Here’s the difference. The Taiwanese goal of subsidizing, as relevant here, was never about hiding inflation or not letting it take place, it’s goal was to smooth the curve and prevent shocks. Which it has. That’s the whole purpose of the central government policy in macroeconomy. Read about counter-cyclical policies if you want more details.
I know all that. However, the problem is that the issues for rising energy prices are more long term than a simple shock and the subsidies have gone on for far longer than expected.
Which subsidies are we talking about? AFAIK Fuel subsidies in Taiwan are strictly for smoothing, and revert to the mean as a matter of law. Meaning that if prices stay elevated for an extended period of time the subsidy will vanish slowly over time.
Taiwan verged on deflation in recent years (except for food). It would be nice to spread an inflation shock over several years and alleviate deflationary pressures.
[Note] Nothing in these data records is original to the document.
<file path="src/rtl/spi_sw_pkg.sv">
package spi_sw_pkg;

  // Events derived from the synchronized serial pins, one cycle wide each.
  typedef struct packed {
    logic active;       // select is low (synchronized)
    logic lead;         // leading serial clock edge inside a frame
    logic trail;        // trailing serial clock edge inside a frame
    logic frame_start;  // select just fell
    logic frame_end;    // select just rose
  } spi_evt_t;

  function automatic int cnt_width(input int bits);
    return (bits > 1) ? $clog2(bits) : 1;
  endfunction

endpackage

</file>
<file path="src/rtl/spi_sw_sync.sv">
module spi_sw_sync
  import spi_sw_pkg::*;
#(
  parameter int STAGES = 2,
  parameter bit CPOL   = 1'b0
) (
  input  logic     clk,
  input  logic     rst,
  input  logic     ser_clk,
  input  logic     sel_n,
  input  logic     ser_in,
  output spi_evt_t evt,
  output logic     din_s
);

  logic [STAGES-1:0] sk_pipe;
  logic [STAGES-1:0] cs_pipe;
  logic [STAGES-1:0] dt_pipe;
  logic              sk_prev;
  logic              cs_prev;
  logic              sk_s;
  logic              cs_s;

  // Same depth on all three paths so data lines up with its clock edge.
  always_ff @(posedge clk) begin
    if (rst) begin
      sk_pipe <= {STAGES{CPOL}};
      cs_pipe <= '1;
      dt_pipe <= '0;
      sk_prev <= CPOL;
      cs_prev <= 1'b1;
    end else begin
      sk_pipe <= {sk_pipe[STAGES-2:0], ser_clk};
      cs_pipe <= {cs_pipe[STAGES-2:0], sel_n};
      dt_pipe <= {dt_pipe[STAGES-2:0], ser_in};
      sk_prev <= sk_pipe[STAGES-1];
      cs_prev <= cs_pipe[STAGES-1];
    end
  end

  assign sk_s  = sk_pipe[STAGES-1];
  assign cs_s  = cs_pipe[STAGES-1];
  assign din_s = dt_pipe[STAGES-1];

  always_comb begin
    evt.active      = ~cs_s;
    evt.lead        = ~cs_s & (sk_prev == CPOL) & (sk_s != CPOL);
    evt.trail       = ~cs_s & (sk_prev != CPOL) & (sk_s == CPOL);
    evt.frame_start = cs_prev & ~cs_s;
    evt.frame_end   = ~cs_prev & cs_s;
  end

endmodule

</file>
<file path="src/rtl/spi_sw_shift.sv">
module spi_sw_shift
  import spi_sw_pkg::*;
#(
  parameter int BITS = 8,
  parameter bit CPHA = 1'b0
) (
  input  logic            clk,
  input  logic            rst,
  input  spi_evt_t        evt,
  input  logic            din_s,
  output logic [BITS-1:0] sr_q,
  output logic            out_bit,
  output logic            frame_good
);

  localparam int CW = cnt_width(BITS);

  logic [CW-1:0] cnt_q;
  logic          seen_q;
  logic          shift_now;
  logic          shift_bit;

  generate
    if (CPHA == 1'b0) begin : g_ph0
      // Sample on leading edge, move into the register on trailing edge.
      logic cap_q;
      always_ff @(posedge clk) begin
        if (rst)           cap_q <= 1'b0;
        else if (evt.lead) cap_q <= din_s;
      end
      assign shift_now = evt.trail;
      assign shift_bit = cap_q;
      assign out_bit   = sr_q[BITS-1];
    end else begin : g_ph1
      // Present the next bit on leading edge, sample on trailing edge.
      logic drv_q;
      always_ff @(posedge clk) begin
        if (rst)                                drv_q <= 1'b0;
        else if (evt.frame_start || evt.lead)   drv_q <= sr_q[BITS-1];
      end
      assign shift_now = evt.trail;
      assign shift_bit = din_s;
      assign out_bit   = drv_q;
    end
  endgenerate

  always_ff @(posedge clk) begin
    if (rst) begin
      sr_q   <= '0;
      cnt_q  <= '0;
      seen_q <= 1'b0;
    end else if (evt.frame_start) begin
      cnt_q  <= '0;
      seen_q <= 1'b0;
    end else if (shift_now) begin
      sr_q <= {sr_q[BITS-2:0], shift_bit};
      if (cnt_q == CW'(BITS - 1)) begin
        cnt_q  <= '0;
        seen_q <= 1'b1;
      end else begin
        cnt_q <= cnt_q + 1'b1;
      end
    end
  end

  assign frame_good = evt.frame_end & seen_q & (cnt_q == '0);

endmodule

</file>
<file path="src/rtl/spi_sw_outreg.sv">
module spi_sw_outreg #(
  parameter int BITS   = 8,
  parameter int NUM_SW = 4
) (
  input  logic              clk,
  input  logic              rst,
  input  logic              load,
  input  logic [BITS-1:0]   sr,
  output logic [NUM_SW-1:0] sw_q
);

  always_ff @(posedge clk) begin
    if (rst)       sw_q <= '0;
    else if (load) sw_q <= sr[NUM_SW-1:0];
  end

endmodule

</file>
<file path="src/rtl/spi_switch_slave.sv">
module spi_switch_slave
  import spi_sw_pkg::*;
#(
  parameter int BITS        = 8,
  parameter int NUM_SW      = 4,
  parameter int SYNC_STAGES = 2,
  parameter bit CPOL        = 1'b0,
  parameter bit CPHA        = 1'b0
) (
  input  logic              clk,
  input  logic              rst,
  input  logic              ser_clk,
  input  logic              sel_n,
  input  logic              ser_in,
  output logic              ser_out,
  output logic              ser_oe,
  output logic [NUM_SW-1:0] sw_en
);

  spi_evt_t        evt;
  logic            din_s;
  logic [BITS-1:0] sr_q;
  logic            out_bit;
  logic            frame_good;
  logic            oe_q;

  spi_sw_sync #(.STAGES(SYNC_STAGES), .CPOL(CPOL)) u_sync (
    .clk     (clk),
    .rst     (rst),
    .ser_clk (ser_clk),
    .sel_n   (sel_n),
    .ser_in  (ser_in),
    .evt     (evt),
    .din_s   (din_s)
  );

  spi_sw_shift #(.BITS(BITS), .CPHA(CPHA)) u_shift (
    .clk        (clk),
    .rst        (rst),
    .evt        (evt),
    .din_s      (din_s),
    .sr_q       (sr_q),
    .out_bit    (out_bit),
    .frame_good (frame_good)
  );

  spi_sw_outreg #(.BITS(BITS), .NUM_SW(NUM_SW)) u_out (
    .clk  (clk),
    .rst  (rst),
    .load (frame_good),
    .sr   (sr_q),
    .sw_q (sw_en)
  );

  always_ff @(posedge clk) begin
    if (rst) oe_q <= 1'b0;
    else     oe_q <= evt.active;
  end

  assign ser_oe  = oe_q;
  assign ser_out = out_bit & oe_q;

endmodule

</file>
<file path="config.mk">
export PLATFORM = sky130hd
export DESIGN_NAME = spi_switch_slave
export DESIGN_NICKNAME = d
export VERILOG_FILES = /design/src/rtl/spi_sw_pkg.sv /design/src/rtl/spi_sw_sync.sv /design/src/rtl/spi_sw_shift.sv /design/src/rtl/spi_sw_outreg.sv /design/src/rtl/spi_switch_slave.sv
export SDC_FILE = /design/constraint.sdc
export NUM_CORES = 1
export LEC_CHECK = 0
export ABC_CLOCK_PERIOD_IN_PS = 1500
export BUFFER_PORTS_ARGS = -buffer_cell sky130_fd_sc_hd__buf_2
export CELL_PAD_IN_SITES_DETAIL_PLACEMENT = 1
export CELL_PAD_IN_SITES_GLOBAL_PLACEMENT = 1
export CORE_MARGIN = 2
export CORE_UTILIZATION = 38
export CTS_CLUSTER_DIAMETER = 200
export DETAILED_ROUTE_END_ITERATION = 8
export GPL_ROUTABILITY_DRIVEN = 1
export PLACE_DENSITY = 0.68
export SYNTH_ARGS = -nofsm -noshare
export SYNTH_HDL_FRONTEND = slang
export SYNTH_SLANG_ARGS = --single-unit
</file>
<file path="constraint.sdc">
create_clock -name clk -period 1.5 [get_ports clk]
set_clock_uncertainty 0.2 [all_clocks]
set_input_delay 0.15 -clock clk [delete_from_list [all_inputs] [get_ports clk]]
set_output_delay 0.15 -clock clk [all_outputs]
set_load 0.01 [all_outputs]
</file>
==> metrics <==
status=completed; fin crit period=1420 ps; die height=between 50 and 60 um; Pleak=0.000473 uW; fraction of layout cells with a size suffix above 1=~20%; row count=18; post-DP HPWL=approximately 1200 um; final setup TNS=0 ps; H-tree lvl count=1; worst-margin pin slew=approximately 350 ps; Setup crit start kind=flop; Levels on crit path=5; reg2reg start=u_sync.cs_pipe[1]; Crit path arrival time=between 1000 and 1500 ps; WL per Instance=~11 um; Net Count, Synth=just over 100; worst stage delay on the critical path=between 300 and 400 ps; CP Capture Type=flop; Hold Path Class=in2reg; number of diodes=0; core area=between 2000 and 2500 um^2; post-synth cell types=19; Worst setup startpoint=u_sync.cs_pipe[1]; Yosys warning count=0; Final Non-Filler Cells=~140; Vias/cell=4.71; CP max stage cell=dfxtp_1; syn avg cell area=between 10 and 15 um^2; # port buffers=10; maximum root-to-sink buffer count=2; final setup violation count=0; worst skew pair latency=just over 300 ps; first-pass GRT wire length=2750 um; worst reg2reg path depth=5; Antenna Violating Nets Remaining=0; GR Overflow Total=0; CTS root buf=clkbuf_4; Synth Cell Area=about 960 um^2; placer congestion estimate=~0.64; DRT Pass-1 Iters=2; Achievable Freq=slightly above 700 MHz; Post-route DRC=0; HP Start=rst; area of the multi-input gates=a little over 400 um^2; Die Width=approximately 54 um; CTS Buf Count=3; Critical Path RT=roughly 1500 ps; fin. max-slew vios=0; max_slew headroom=approximately three quarters; Worst Setup EP=u_shift.cnt_q[2]; Worst IR Drop VDD=roughly 450 uV; Worst R2R End=u_shift.cnt_q[2]; worst-path maximum fanout=5; placed insts=between 100 and 150; post-synthesis cell count=between 90 and 100; Layout fillers=approximately 290; top cell family by delay on the critical path=flip-flops; CTS tree=done; max cap viols=0; Buf/Inv on CP=2; TritonCTS Sinks=26; die area=a little under 3000 um^2; via count=approximately 670; WHS Path Cells=2; Nets=about 120; Yosys reg bits=26; vias in the first global route=approximately 660; PwrDens=between 900 and 1000 nW/um^2; unrepaired setup endpoints after global routing=false; I/O Pins=11; Clk pin slew, worst setup/hold paths=140 ps; initial core utilization=between 30 and 40%; wirelength, routed=1580 um; initial antenna violation count=0; P&R area growth vs syn=18.3%; count of final hold-check violations=0; R2R setup slack=approximately 84 ps; largest net degree at the start of global routing=24; critical path's most frequent cell=buf_4; register area=520 um^2; crit-path cells=buf_4 > nor3b_1 > buf_4 > mux2i_1 > nor2_1; gr usage total=around an eighth; DR iter-0 viols=6; fin crit share=between 90 and 100%; sequential fraction of the synthesis area=a little over half; Crit Path Class=reg2reg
It would be nice if society also stepped back from entitled cash grabs and pure waste. We could alleviate energy constraints by not air conditioning the street. NHI constraints by not wasting medicine, visits etc. Infrasteucture constraints by not buying stuff only to return it within 7days. and so on.
The onus is on Taiwan (us, everyone), not just the government
Show this to people who believe Taiwan’s inflation figures have been doctored.
In Taiwan the energy bills are not even 2% of total household spending, even for the lowest quintile households it’s barely 3%. The fact that it’s more than 10% in countries like the UK and NL is astounding. For NL it means top quintile household would be spending like €10k on energy alone. Then there’s Estonia…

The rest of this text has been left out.